→ What to produce: Which lines of the data contain the string "Testbench"? Show each of them.
= = = =
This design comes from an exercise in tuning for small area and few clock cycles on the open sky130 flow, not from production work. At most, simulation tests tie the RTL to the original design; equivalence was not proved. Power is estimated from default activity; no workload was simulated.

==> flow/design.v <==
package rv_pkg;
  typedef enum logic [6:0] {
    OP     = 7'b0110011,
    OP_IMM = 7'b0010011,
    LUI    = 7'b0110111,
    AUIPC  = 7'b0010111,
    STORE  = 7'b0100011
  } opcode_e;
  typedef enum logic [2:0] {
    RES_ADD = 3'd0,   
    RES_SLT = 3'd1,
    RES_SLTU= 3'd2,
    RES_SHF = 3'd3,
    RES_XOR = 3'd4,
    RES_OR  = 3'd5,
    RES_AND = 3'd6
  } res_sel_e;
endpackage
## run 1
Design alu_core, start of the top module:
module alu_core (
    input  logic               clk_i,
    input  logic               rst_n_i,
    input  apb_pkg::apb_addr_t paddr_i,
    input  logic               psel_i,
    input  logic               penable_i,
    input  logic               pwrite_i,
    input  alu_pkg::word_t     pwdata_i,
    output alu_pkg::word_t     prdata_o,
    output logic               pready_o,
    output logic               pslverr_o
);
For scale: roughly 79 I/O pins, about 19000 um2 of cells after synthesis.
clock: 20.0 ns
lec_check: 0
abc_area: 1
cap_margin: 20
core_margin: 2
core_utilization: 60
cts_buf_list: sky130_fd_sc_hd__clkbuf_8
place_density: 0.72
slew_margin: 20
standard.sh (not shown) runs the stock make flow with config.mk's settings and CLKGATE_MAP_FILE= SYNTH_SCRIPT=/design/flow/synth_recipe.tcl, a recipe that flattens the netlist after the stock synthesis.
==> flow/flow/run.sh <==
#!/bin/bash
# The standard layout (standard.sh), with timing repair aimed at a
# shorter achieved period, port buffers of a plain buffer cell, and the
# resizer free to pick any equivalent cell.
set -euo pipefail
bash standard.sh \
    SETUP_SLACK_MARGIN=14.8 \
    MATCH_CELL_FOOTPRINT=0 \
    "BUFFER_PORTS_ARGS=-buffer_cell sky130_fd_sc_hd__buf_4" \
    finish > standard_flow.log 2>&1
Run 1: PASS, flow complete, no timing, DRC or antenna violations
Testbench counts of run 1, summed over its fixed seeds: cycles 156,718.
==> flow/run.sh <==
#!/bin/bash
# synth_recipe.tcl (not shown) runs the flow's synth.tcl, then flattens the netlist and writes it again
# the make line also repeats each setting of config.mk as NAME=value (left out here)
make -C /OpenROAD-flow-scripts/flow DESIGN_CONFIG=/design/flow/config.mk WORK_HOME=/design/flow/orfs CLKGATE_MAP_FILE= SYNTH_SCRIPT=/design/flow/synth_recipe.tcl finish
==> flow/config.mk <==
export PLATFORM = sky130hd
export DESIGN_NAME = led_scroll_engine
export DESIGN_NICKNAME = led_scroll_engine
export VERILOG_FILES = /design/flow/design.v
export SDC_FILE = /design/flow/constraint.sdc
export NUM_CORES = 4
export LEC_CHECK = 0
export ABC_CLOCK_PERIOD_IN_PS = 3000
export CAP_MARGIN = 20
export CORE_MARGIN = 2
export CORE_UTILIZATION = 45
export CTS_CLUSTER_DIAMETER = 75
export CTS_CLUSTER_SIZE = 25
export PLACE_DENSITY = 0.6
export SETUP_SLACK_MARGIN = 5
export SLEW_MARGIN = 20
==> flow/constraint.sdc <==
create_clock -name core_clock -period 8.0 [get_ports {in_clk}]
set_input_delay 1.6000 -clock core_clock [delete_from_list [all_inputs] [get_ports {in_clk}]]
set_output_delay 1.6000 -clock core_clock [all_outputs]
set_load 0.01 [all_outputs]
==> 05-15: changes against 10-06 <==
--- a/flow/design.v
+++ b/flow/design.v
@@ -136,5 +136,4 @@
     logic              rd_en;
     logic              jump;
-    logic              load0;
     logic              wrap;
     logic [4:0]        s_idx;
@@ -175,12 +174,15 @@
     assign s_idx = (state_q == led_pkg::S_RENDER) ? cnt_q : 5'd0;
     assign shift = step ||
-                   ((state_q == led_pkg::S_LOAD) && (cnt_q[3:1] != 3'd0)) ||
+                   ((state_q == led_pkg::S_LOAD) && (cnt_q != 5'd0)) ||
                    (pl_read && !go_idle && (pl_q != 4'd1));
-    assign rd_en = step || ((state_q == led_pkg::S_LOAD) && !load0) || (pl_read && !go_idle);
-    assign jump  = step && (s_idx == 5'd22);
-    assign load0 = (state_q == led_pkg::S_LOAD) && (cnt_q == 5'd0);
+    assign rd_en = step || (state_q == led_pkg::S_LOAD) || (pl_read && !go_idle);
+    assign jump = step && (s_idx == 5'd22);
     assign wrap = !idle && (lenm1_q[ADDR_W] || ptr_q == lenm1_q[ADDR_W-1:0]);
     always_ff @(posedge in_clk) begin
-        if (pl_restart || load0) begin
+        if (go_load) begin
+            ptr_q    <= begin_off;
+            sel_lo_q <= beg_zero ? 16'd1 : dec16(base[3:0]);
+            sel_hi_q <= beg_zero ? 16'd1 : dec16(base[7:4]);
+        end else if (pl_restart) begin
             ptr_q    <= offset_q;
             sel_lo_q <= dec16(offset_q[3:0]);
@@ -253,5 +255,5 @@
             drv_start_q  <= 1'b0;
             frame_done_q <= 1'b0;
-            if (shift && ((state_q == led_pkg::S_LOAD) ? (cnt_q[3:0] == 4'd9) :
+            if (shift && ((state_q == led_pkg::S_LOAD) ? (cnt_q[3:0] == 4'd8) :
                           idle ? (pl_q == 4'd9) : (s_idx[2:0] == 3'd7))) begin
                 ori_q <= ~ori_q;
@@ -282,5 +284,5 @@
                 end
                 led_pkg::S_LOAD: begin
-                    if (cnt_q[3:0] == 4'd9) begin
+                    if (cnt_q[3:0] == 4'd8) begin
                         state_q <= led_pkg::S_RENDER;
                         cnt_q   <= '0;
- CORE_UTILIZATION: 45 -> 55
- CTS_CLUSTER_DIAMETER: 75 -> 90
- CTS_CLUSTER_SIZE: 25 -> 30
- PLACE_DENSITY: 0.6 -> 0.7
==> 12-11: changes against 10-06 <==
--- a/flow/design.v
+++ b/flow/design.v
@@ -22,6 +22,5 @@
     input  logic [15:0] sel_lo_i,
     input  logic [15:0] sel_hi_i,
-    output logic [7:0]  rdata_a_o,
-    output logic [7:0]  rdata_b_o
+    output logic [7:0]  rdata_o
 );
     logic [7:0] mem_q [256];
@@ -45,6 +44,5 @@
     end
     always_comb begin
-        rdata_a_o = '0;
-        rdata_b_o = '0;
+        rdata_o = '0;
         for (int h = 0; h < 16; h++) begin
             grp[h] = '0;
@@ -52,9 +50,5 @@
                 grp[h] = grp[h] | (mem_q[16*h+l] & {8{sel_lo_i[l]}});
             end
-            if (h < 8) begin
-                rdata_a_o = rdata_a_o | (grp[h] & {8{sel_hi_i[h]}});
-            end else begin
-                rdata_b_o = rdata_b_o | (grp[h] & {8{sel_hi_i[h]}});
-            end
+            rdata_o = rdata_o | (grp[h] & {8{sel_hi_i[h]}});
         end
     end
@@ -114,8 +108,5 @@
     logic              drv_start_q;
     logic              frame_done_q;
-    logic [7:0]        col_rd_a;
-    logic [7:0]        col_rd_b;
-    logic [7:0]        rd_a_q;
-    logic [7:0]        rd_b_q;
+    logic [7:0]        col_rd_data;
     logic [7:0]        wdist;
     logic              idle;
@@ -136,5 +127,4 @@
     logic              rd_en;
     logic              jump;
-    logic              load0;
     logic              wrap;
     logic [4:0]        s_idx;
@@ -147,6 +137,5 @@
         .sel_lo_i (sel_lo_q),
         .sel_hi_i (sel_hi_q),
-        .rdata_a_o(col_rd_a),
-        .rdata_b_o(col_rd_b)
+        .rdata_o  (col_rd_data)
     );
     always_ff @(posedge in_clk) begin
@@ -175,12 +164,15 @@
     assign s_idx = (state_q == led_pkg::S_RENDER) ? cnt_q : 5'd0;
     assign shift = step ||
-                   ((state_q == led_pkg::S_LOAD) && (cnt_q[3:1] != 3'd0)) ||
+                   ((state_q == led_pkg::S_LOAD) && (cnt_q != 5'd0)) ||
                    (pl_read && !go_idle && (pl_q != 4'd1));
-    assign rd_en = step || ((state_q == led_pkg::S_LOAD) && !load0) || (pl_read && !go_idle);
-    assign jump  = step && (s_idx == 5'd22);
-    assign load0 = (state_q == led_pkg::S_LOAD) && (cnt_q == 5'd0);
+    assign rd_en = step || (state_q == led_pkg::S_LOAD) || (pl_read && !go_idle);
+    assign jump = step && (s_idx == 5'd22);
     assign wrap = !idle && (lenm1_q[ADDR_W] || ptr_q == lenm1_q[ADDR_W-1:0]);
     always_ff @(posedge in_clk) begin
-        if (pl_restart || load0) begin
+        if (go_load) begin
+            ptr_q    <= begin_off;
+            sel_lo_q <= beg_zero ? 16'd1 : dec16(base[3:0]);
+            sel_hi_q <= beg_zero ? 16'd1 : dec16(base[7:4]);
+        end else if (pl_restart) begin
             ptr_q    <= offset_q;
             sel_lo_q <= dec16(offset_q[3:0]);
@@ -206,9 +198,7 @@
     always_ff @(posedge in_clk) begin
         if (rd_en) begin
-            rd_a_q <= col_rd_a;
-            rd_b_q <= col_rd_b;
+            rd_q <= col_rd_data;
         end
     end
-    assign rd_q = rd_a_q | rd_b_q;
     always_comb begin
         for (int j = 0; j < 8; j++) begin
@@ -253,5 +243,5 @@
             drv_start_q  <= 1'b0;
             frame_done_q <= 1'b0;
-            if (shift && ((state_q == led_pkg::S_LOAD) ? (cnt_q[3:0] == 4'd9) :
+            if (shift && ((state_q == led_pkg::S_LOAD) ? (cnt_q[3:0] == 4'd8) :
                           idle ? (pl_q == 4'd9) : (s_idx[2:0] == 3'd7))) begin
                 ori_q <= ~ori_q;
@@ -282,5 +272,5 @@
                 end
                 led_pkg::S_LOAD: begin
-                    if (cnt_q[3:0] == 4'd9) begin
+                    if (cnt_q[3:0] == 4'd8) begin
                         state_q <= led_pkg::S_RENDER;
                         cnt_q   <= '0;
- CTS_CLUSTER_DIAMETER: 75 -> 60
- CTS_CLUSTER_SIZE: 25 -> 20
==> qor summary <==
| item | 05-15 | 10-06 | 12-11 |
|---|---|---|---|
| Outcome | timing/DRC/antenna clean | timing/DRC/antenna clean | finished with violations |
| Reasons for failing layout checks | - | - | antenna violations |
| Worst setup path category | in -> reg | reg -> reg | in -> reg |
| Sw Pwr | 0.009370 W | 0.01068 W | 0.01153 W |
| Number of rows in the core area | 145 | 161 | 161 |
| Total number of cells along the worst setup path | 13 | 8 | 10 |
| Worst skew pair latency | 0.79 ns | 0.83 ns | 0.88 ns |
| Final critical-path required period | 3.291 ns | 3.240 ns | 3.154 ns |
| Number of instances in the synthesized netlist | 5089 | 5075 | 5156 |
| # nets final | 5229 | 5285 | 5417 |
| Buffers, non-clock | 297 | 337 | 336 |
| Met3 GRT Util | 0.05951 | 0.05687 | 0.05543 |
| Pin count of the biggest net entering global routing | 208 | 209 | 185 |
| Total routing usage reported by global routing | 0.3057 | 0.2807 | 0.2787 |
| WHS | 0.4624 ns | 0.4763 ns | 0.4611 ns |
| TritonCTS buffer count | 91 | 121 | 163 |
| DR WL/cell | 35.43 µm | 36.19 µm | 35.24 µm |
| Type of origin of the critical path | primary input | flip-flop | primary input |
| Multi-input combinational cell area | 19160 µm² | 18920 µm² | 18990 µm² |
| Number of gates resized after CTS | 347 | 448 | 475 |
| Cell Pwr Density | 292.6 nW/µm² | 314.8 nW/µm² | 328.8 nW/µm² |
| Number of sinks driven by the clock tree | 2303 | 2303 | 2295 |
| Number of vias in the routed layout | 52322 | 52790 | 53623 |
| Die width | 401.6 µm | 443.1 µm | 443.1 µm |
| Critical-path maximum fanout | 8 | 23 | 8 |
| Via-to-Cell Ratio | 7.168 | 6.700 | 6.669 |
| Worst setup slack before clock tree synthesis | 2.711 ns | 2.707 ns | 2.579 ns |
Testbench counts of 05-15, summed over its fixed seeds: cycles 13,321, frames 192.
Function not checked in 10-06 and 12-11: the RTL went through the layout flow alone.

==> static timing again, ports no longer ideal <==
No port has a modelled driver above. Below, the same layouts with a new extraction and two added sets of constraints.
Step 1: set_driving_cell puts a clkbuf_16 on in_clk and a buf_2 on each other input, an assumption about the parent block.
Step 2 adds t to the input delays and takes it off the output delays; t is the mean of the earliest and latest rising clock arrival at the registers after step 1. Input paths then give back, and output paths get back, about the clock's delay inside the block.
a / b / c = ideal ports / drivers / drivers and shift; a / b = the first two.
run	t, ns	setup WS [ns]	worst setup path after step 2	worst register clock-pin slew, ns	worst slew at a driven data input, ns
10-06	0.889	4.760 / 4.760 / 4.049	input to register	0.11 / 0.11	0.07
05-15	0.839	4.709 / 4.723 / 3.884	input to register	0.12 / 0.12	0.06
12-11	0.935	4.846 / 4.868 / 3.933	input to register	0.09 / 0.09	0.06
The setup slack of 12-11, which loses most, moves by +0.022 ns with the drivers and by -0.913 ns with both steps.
= = = =
→ Exercise response:
Testbench counts of run 1, summed over its fixed seeds: cycles 156,718.
Testbench counts of 05-15, summed over its fixed seeds: cycles 13,321, frames 192.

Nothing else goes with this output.